On September 21, Jepsen embarked on her fourth concert tour across North America, The So Nice Tour. While on tour, she announced more dates in the United Kingdom (Europe) and Australia. The tour finished on March 14, 2023.

== Critical reception ==

The Loneliest Time received mostly positive reviews from music critics; at Metacritic, which assigns a normalized rating out of 100 to reviews from mainstream critics, the album received a score of 79 out of 100 based on 17 reviews.

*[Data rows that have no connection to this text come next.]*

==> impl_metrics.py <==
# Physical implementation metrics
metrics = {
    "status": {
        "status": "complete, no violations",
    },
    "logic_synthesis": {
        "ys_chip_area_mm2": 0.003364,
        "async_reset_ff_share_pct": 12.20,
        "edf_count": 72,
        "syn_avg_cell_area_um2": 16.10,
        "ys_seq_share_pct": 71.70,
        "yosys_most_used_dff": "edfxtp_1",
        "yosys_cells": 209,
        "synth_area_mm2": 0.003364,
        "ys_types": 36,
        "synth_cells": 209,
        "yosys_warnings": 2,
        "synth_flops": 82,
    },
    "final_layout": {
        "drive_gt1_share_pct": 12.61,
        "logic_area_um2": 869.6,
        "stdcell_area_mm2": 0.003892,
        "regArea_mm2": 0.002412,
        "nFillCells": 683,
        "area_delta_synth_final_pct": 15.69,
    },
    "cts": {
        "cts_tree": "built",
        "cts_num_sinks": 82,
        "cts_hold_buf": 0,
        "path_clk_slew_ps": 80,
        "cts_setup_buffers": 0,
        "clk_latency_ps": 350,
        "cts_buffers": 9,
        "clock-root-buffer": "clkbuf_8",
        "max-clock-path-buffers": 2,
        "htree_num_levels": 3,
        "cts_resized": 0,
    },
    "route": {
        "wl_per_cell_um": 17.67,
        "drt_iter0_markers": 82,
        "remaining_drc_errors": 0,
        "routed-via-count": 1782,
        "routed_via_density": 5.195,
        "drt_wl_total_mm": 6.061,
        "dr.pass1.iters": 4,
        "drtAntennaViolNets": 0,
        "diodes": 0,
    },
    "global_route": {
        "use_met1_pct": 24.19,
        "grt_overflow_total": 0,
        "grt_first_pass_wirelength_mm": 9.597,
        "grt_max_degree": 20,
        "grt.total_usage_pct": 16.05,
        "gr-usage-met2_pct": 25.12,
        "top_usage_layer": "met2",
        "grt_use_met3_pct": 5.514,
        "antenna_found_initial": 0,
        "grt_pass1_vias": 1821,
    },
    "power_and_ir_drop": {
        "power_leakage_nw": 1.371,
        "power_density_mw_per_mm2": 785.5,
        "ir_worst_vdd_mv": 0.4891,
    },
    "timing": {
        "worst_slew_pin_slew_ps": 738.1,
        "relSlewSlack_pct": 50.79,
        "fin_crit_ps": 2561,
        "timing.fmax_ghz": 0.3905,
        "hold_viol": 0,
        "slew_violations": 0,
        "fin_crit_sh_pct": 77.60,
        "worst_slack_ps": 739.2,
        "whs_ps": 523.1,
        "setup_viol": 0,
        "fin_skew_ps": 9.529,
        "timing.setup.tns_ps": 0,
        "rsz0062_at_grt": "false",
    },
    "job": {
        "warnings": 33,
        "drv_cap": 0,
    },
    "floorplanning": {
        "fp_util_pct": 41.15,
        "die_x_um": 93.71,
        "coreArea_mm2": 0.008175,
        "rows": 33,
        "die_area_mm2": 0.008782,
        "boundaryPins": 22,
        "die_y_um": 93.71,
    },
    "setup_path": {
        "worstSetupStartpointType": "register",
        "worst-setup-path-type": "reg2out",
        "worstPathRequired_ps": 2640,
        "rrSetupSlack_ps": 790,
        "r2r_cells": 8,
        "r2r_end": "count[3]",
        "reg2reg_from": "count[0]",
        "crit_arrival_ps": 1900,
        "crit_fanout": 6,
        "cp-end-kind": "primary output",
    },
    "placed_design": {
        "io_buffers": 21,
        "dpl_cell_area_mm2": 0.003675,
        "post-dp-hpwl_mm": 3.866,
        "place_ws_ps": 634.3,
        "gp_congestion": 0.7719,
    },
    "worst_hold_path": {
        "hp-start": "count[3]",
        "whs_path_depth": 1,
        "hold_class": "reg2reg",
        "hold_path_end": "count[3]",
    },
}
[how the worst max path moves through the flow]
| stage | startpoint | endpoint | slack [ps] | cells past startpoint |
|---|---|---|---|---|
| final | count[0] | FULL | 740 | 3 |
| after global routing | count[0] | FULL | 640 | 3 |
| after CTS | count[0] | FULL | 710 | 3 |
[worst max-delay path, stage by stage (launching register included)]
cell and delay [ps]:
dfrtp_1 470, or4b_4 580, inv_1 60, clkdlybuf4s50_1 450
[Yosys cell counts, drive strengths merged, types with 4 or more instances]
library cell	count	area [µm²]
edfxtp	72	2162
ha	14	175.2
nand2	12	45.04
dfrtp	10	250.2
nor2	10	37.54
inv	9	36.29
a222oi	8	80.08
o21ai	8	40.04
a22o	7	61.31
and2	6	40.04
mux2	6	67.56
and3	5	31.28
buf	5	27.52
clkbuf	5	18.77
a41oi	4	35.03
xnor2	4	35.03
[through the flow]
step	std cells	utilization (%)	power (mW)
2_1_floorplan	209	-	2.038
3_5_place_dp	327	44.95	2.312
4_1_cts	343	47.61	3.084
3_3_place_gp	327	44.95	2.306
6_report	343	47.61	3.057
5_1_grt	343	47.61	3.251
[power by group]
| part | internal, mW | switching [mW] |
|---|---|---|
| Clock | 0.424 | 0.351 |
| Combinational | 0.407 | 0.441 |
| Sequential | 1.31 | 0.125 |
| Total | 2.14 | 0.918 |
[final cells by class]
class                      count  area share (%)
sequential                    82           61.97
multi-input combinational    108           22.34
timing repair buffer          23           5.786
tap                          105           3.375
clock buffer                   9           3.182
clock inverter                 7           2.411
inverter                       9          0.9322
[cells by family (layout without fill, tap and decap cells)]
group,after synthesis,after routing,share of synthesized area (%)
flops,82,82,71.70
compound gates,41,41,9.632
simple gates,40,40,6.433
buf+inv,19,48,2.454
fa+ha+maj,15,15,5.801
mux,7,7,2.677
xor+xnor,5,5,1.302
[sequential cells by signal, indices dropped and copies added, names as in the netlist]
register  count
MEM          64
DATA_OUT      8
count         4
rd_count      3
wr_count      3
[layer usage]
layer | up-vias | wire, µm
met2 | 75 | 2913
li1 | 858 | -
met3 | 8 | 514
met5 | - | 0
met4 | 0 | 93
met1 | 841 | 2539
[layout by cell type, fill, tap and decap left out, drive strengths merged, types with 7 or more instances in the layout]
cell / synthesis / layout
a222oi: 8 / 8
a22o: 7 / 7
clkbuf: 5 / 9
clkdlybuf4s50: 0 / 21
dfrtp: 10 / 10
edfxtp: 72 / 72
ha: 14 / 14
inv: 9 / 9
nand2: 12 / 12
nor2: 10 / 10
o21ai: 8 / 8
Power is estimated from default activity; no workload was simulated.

Rob Sheffield of Rolling Stone wrote "The Loneliest Time is her most "emotionally adventurous" music yet—"high-gloss post-bubblegum synth-pop that packs a serious punch even at its fizziest." Hannah Mylrea of NME awarded the album four out of five stars, writing that The Loneliest Time "sees Jepsen's now signature sonics infused with more expansive influences, although never deferring too far from the tried and trusted sounds of past." Reviewing the album for AllMusic, Heather Phares concluded that Jepsen's "charm holds together The Loneliest Time's whirlwind of daydreams, confessions, and decades of pop allusions", calling it "another strong album" from her. Olivia Horn of Pitchfork complimented certain aspects of the production, but criticized some of its "corny" lyrics and the lack of focus. Gem Stokes of Clash said the album is "a far cry from the saccharine star that launched Jepsen's career but proves her musical pliability."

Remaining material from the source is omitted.